Abstract Zinc ion batteries (ZIBs) have recently attracted tremendous interest for being low‐cost, environmentally benign, and high energy density. However, the large‐scale practical application of ZIBs is hampered by well‐known undesirable dendrite growth and serious side reactions of the Zn anode during the long‐term cycling process. Herein, a multifunctional water‐glass artificial protection layer with enormous Si─O functional groups is constructed on Zn anode through a simple spin‐coating method.

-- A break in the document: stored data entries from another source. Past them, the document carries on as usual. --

<file path="config.mk">
export PLATFORM = sky130hd
export DESIGN_NAME = can_opb_arbiter
export DESIGN_NICKNAME = d
export VERILOG_FILES = /design/src/rtl/can_opb_arbiter.sv
export SDC_FILE = /design/constraint.sdc
export NUM_CORES = 1
export LEC_CHECK = 0
export CORE_AREA = 2 2 158 160
export CTS_CLUSTER_DIAMETER = 80
export DETAILED_ROUTE_END_ITERATION = 10
export DIE_AREA = 0 0 160 162
export PLACE_DENSITY = 0.65
export SLEW_MARGIN = 10
export SYNTH_ARGS = -nofsm -noshare
export SYNTH_HDL_FRONTEND = slang
export SYNTH_SLANG_ARGS = --single-unit
</file>
<file path="constraint.sdc">
create_clock -name OPB_CLK -period 3.6 [get_ports OPB_CLK]
set_clock_uncertainty 0.05 [all_clocks]
set_input_delay 0.36 -clock OPB_CLK [delete_from_list [all_inputs] [get_ports OPB_CLK]]
set_output_delay 0.36 -clock OPB_CLK [all_outputs]
set_load 0.005 [all_outputs]
</file>
<file path="src/rtl/can_opb_arbiter.sv">
// can_opb_arbiter: round-robin sharing of the quad-CAN OPB register port.
// One access at a time: grant, one-clock CAN_RE/CAN_WE strobe, optional wait
// for read data, then a one-clock ACK to the owner.
// Optional build macro CAN_ARB_ADDR_CHK_EN: reject addresses whose bits
// [14:11] do not select exactly one CAN window (ERR=1, no strobe).
module can_opb_arbiter #(
   parameter int NREQ   = 4,
   parameter int RD_LAT = 2,
   parameter int AW     = 32
) (
   input  logic                 OPB_CLK,
   input  logic                 OPB_RST,
   input  logic [NREQ-1:0]      REQ,
   input  logic [NREQ-1:0]      REQ_WR,
   input  logic [NREQ*AW-1:0]   REQ_ADDR,
   input  logic [NREQ*32-1:0]   REQ_WDATA,
   output logic [NREQ-1:0]      GNT,
   output logic [NREQ-1:0]      ACK,
   output logic                 ERR,
   output logic [31:0]          RDATA,
   output logic [AW-1:0]        CAN_ADDR,
   output logic [31:0]          CAN_WDATA,
   output logic                 CAN_RE,
   output logic                 CAN_WE,
   input  logic [31:0]          CAN_RDATA
);

   localparam int PW = (NREQ > 1) ? $clog2(NREQ) : 1;

   typedef enum logic [1:0] {IDLE, STROBE, WAIT, DONE} state_t;

   state_t          state;
   state_t          state_next;
   logic [PW-1:0]   rr_ptr;
   logic [PW-1:0]   winner;
   logic            found;
   logic [NREQ-1:0] gnt;
   logic [NREQ-1:0] ack;
   logic            err;
   logic [31:0]     rdata;
   logic [AW-1:0]   can_addr;
   logic [31:0]     can_wdata;
   logic            can_re;
   logic            can_we;
   logic            acc_wr;
   logic            acc_err;
   logic [2:0]      lat_cnt;
   logic            addr_bad;
   logic            enter_done;
   logic [AW-1:0]   addr_arr  [NREQ];
   logic [31:0]     wdata_arr [NREQ];
   logic [AW-1:0]   win_addr;
   logic [31:0]     win_wdata;

   for (genvar g = 0; g < NREQ; g++) begin : g_split
      assign addr_arr[g]  = REQ_ADDR[g*AW +: AW];
      assign wdata_arr[g] = REQ_WDATA[g*32 +: 32];
   end

   assign win_addr  = addr_arr[winner];
   assign win_wdata = wdata_arr[winner];

`ifdef CAN_ARB_ADDR_CHK_EN
   logic [3:0] win_sel;
   assign win_sel  = win_addr[14:11];
   assign addr_bad = !((win_sel != 4'd0) && ((win_sel & (win_sel - 4'd1)) == 4'd0));
`else
   assign addr_bad = 1'b0;
`endif

   // Round-robin search: first set REQ bit after the last winner, wrapping.
   always_comb begin
      found  = 1'b0;
      winner = '0;
      for (int k = 1; k <= NREQ; k++) begin
         int            idx;
         logic [PW-1:0] idx_pw;
         idx = int'(rr_ptr) + k;
         if (idx >= NREQ) idx = idx - NREQ;
         idx_pw = PW'(idx);
         if (!found && REQ[idx_pw]) begin
            found  = 1'b1;
            winner = idx_pw;
         end
      end
   end

   // State register.
   always_ff @(posedge OPB_CLK or posedge OPB_RST) begin
      if (OPB_RST) state <= IDLE;
      else         state <= state_next;
   end

   // Next-state logic; rejected accesses and writes skip the read wait.
   always_comb begin
      state_next = state;
      case (state)
         IDLE:   if (found) state_next = STROBE;
         STROBE: begin
            if (acc_err || acc_wr || (RD_LAT == 1)) state_next = DONE;
            else                                    state_next = WAIT;
         end
         WAIT:   if (lat_cnt == 3'd1) state_next = DONE;
         DONE:   state_next = IDLE;
         default: state_next = IDLE;
      endcase
   end

   assign enter_done = (state != DONE) && (state_next == DONE);

   // Registered grant, strobes, address/data, read capture and ACK/ERR.
   always_ff @(posedge OPB_CLK or posedge OPB_RST) begin
      if (OPB_RST) begin
         rr_ptr    <= PW'(NREQ - 1);
         gnt       <= '0;
         ack       <= '0;
         err       <= 1'b0;
         rdata     <= '0;
         can_addr  <= '0;
         can_wdata <= '0;
         can_re    <= 1'b0;
         can_we    <= 1'b0;
         acc_wr    <= 1'b0;
         acc_err   <= 1'b0;
         lat_cnt   <= '0;
      end else begin
         can_re <= 1'b0;
         can_we <= 1'b0;
         ack    <= enter_done ? gnt : '0;
         err    <= enter_done && acc_err;
         case (state)
            IDLE: begin
               if (found) begin
                  gnt     <= NREQ'(1) << winner;
                  rr_ptr  <= winner;
                  acc_wr  <= REQ_WR[winner];
                  acc_err <= addr_bad;
                  if (!addr_bad) begin
                     can_addr  <= win_addr;
                     can_wdata <= win_wdata;
                     can_re    <= !REQ_WR[winner];
                     can_we    <= REQ_WR[winner];
                  end
               end
            end
            STROBE: begin
               if (!acc_err && !acc_wr) begin
                  if (RD_LAT == 1) rdata   <= CAN_RDATA;
                  else             lat_cnt <= 3'(RD_LAT - 1);
               end
            end
            WAIT: begin
               if (lat_cnt == 3'd1) rdata   <= CAN_RDATA;
               else                 lat_cnt <= lat_cnt - 3'd1;
            end
            DONE: gnt <= '0;
            default: ;
         endcase
      end
   end

   assign GNT       = gnt;
   assign ACK       = ack;
   assign ERR       = err;
   assign RDATA     = rdata;
   assign CAN_ADDR  = can_addr;
   assign CAN_WDATA = can_wdata;
   assign CAN_RE    = can_re;
   assign CAN_WE    = can_we;

endmodule

</file>
==> results.rst <==
.. list-table::
   :header-rows: 1

   * - Metric
     - Value
   * - Wire length of the first global-routing pass
     - 41900 um
   * - Fin crit share
     - 71.7%
   * - Reg2reg start
     - rr_ptr[1]
   * - Transition at the pin with the smallest max-transition slack
     - 0.983 ns
   * - Number of enable flip-flop cells after synthesis
     - 0
   * - Starting density of the core
     - 26.5%
   * - Reg-to-reg critical path endpoint
     - CAN_WDATA[0]
   * - Sum of routed wire segments on met1
     - 11200 um
   * - Total met3 wirelength after detailed routing
     - 2370 um
   * - Worst-path maximum fanout
     - 29
   * - Horizontal extent of the die
     - 160 um
   * - Floorplan row count
     - 57
   * - Part of the Yosys area used for sequential elements
     - 44.7%
   * - Total Nets Final
     - 1308
   * - Outcome
     - finished clean
   * - Layout cells sized above 1
     - 10.2%
   * - Hold Worst Slack
     - 0.433 ns
   * - Fin. max-slew vios
     - 0
   * - Placeable core region
     - 0.0241 sq mm
   * - Power density relative to cell area
     - 774 mW/mm^2
   * - Port Buffer Count
     - 403
   * - Hold violation total from the final report
     - 0
   * - Max rail drop VDD
     - 0.000350 V
   * - Latest clock arrival within the worst-skew pair
     - 0.41 ns
   * - Dpl hpwl
     - 20600 um
   * - Max-slew headroom at the worst pin
     - 34.2%
   * - Clock root buffer master
     - clkbuf_16
   * - Final worst path period need
     - 2.58 ns
   * - Post-CTS Setup Bufs
     - 0
   * - Wire length after detailed routing
     - 28200 um
   * - Post-Syn Area
     - 0.00639 sq mm
   * - Worst Reg2Reg Path Length in Cells
     - 6
   * - Number of search-and-repair iterations in the first detailed-routing pass
     - 5
   * - Required time at the worst-slack endpoint
     - 3.90 ns
   * - Average size of a mapped cell
     - 10.1 sq um
   * - Top area cells in the synthesized netlist
     - dfrtp_1 44%, a221o_1 10%, o22a_1 8.8%, mux2_2 5.6%, a21oi_1 5.5%
   * - Max clock buf depth
     - 2
   * - Accumulated negative setup slack
     - 0 ns
   * - Post-synth ARST share
     - 100%
   * - Post-DR vias/cell
     - 5.21
   * - Count of warnings emitted by yosys
     - 0
   * - Iteration-0 DRC count of the detailed router
     - 412
   * - Setup repair after global routing missed its margin
     - false
   * - Number of buffers created by CTS
     - 17
   * - Setup-violating endpoint count in the final report
     - 0
   * - Max layer used
     - met4
   * - Sequential cell area
     - 0.00286 sq mm
   * - Cell taking the most area after synthesis
     - dfrtp_1
   * - Count of pins on the block boundary
     - 405
   * - Clock Sinks
     - 114
   * - Max-cap violations
     - 0
   * - Die Ht
     - 162 um
   * - Sort of element at the end of the critical path
     - flip-flop
   * - Resize count post-CTS
     - 0
   * - Multi-input logic area
     - 0.00319 sq mm
   * - Critical Path AT
     - 2.88 ns
   * - Flops & latches, synth
     - 114
   * - Synthesis-to-layout area growth
     - 77.9%
   * - Clock tree from TritonCTS
     - done
   * - CTS H-Tree Depth
     - 4
   * - FF-to-FF setup slack
     - 1.19 ns
   * - Clock Pin Slew Worst Setup and Hold Paths
     - 0.06 ns
   * - Primary FF master, synth
     - dfrtp_1
   * - DRC violations left
     - 0
   * - Leakage power summed over all cells
     - 4.37 nW
   * - Highest achievable clock rate
     - 387 MHz
   * - Global placer's final weighted congestion
     - 0.844
   * - Synth cell types
     - 43
   * - Die Outline Area
     - 0.0259 sq mm
   * - Post-synth top area share
     - 43.9%
   * - Fillcell total
     - 2297
   * - Post-route antenna net violation count
     - 0
   * - GRT overflow
     - 0
   * - Via count
     - 6992
   * - Largest net degree at the start of global routing
     - 68
   * - Cell count after synthesis
     - 632
   * - Metal2 WL
     - 14100 um
   * - Worst setup SP type
     - input pin
   * - Critical path class
     - input pin to flip-flop
   * - Path category of the worst min-delay check
     - input pin to asynchronous set/reset pin
   * - Net count after synthesis
     - 936
   * - Via count of the first global-routing pass
     - 7067
   * - Global-route total usage across every layer
     - 21.1%
   * - Hold-fix buffer count after cts
     - 0
   * - Antenna violations before repair
     - 2
   * - DR WL/cell
     - 21.0 um
registers in the layout, indices dropped and copies added, names as in the netlist:
register	count
rr_ptr	2
ACK	4
state	2
RDATA	32
CAN_ADDR	32
lat_cnt	3
CAN_RE	1
GNT	4
acc_wr	1
CAN_WDATA	32
CAN_WE	1
critical path, stage by stage:
cell	delay, ns
clkdlybuf4s50_1	0.71
o21ai_0	0.28
o211a_2	0.68
buf_4	0.45
a221o_1	0.22
o22a_1	0.12
metrics by stage:
step	cell area (sq um)	util, %	power (mW)	setup WS (ns)	cells
2_1_floorplan	6390	-	4.64	0.178	632
3_3_place_gp	10700	44.4	6.88	0.623	1309
3_5_place_dp	10700	44.4	6.96	0.599	1309
4_1_cts	11400	47.1	8.88	1.03	1341
5_1_grt	11400	47.1	9.36	0.861	1342
6_report	11400	47.1	8.79	1.02	1342
synth_stat cells (2+ instances only):
cell type    n
a221o_1     64
nand2b_1     4
buf_6        5
clkbuf_1    26
mux2_2      32
nor2b_1      3
o21ai_0     70
ha_1         6
nand3b_1     2
o211ai_2     2
dfstp_2      2
buf_2       32
o21ai_1      3
inv_1        5
buf_4        8
and3_1       2
a21oi_1     70
o21a_1       5
and2_1       5
nand2_1     13
nor2_1       6
a22o_1       4
a211oi_2     2
nand3_1     65
o31ai_1      2
mux2i_1      3
o22a_1      64
dfrtp_1    112
kinds of logic after synthesis:
group           share of synthesized area [%]
other cells                            0.0587
flops                                    44.7
buf+inv                                  6.21
mux                                      6.11
compound gates                           33.6
fa+ha+maj                                1.18
simple gates                             8.19
metal layers:
layer	vias to the layer above	GRT usage (%)
li1	3207	-
met1	3379	24.9
met2	374	37.2
met3	32	6.46
met4	0	6.10
met5	-	0
where the power goes:
part | switching [mW] | internal, mW | leakage, nW | total (mW)
logic | 2.07 | 2.52 | 2.74 | 4.59
clock network | 0.699 | 1.18 | 0.313 | 1.88
registers | 0.387 | 1.94 | 1.32 | 2.33
total | 3.16 | 5.64 | 4.37 | 8.79
area by class of cell:
| class | count | share of cell area [%] |
|---|---|---|
| antenna | 1 | 0.0220 |
| clock inverter | 15 | 1.94 |
| timing repair buffer | 424 | 37.3 |
| multi-input combinational | 441 | 28.0 |
| tap | 324 | 3.57 |
| sequential | 114 | 25.1 |
| inverter | 6 | 0.220 |
| clock buffer | 17 | 3.74 |
how the worst max path moves through the flow:
stage / endpoint / slack (ns) / from
finish: CAN_ADDR[24] / 1.02 / REQ[1]
global route: CAN_ADDR[27] / 0.86 / REQ[1]
CTS: CAN_ADDR[2] / 1.03 / REQ[1]
detailed placement: CAN_ADDR[2] / 0.60 / REQ[1]
global placement: CAN_ADDR[22] / 0.62 / REQ[1]
floorplan: ACK[0] / 0.18 / OPB_RST
placed cells by master, fill, tap and decap left out, types with 2 or more instances in the layout:
cell	n
nand3b_1	2
nand3_1	65
nand2_1	13
and2_1	5
inv_1	4
ha_1	6
nor2b_1	2
dfstp_2	2
clkbuf_16	17
inv_6	5
inv_8	2
o22a_1	64
nand2b_1	3
mux2i_1	3
buf_4	17
o21a_1	4
nor2_1	6
dfrtp_1	112
a22o_1	4
o21ai_0	70
a21oi_1	70
mux2_2	32
o21ai_1	3
a211oi_2	2
a221o_1	64
clkdlybuf4s50_1	403
bufinv_16	4
and3_1	2
o31ai_1	2
buf_12	4
clkinv_4	3
Power figures use the tool's default switching activity.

The theoretical and experimental investigation suggests that the as‐constructed interface with rich Si─O hydrophilic functional groups on Zn anode could facilitate the even distribution of electric field distribution and homogeneous wettability, navigate uniform zinc deposition/stripping along the (002) plane, and subsequently lead to well‐suppressed dendrite growth and effective prohibition of oxygen‐involved corrosion. Consequently, the water glass‐modified anode achieves highly reversible Zn plating/stripping over 1500 h at a high current density of 10 mA cm −2 in symmetrical cells, and a high capacity retention ratio of 79.4% at the current density of 5 A g −1 in full cells paired with V 2 O 5 cathode. This proposed water glass coating layer design is cheap, up‐scalable, and facile, which could substantially accelerate the rapid commercialization of zinc anodes and unleash the full potential of renewable ZIBs for next‐generation large‐scale energy storage.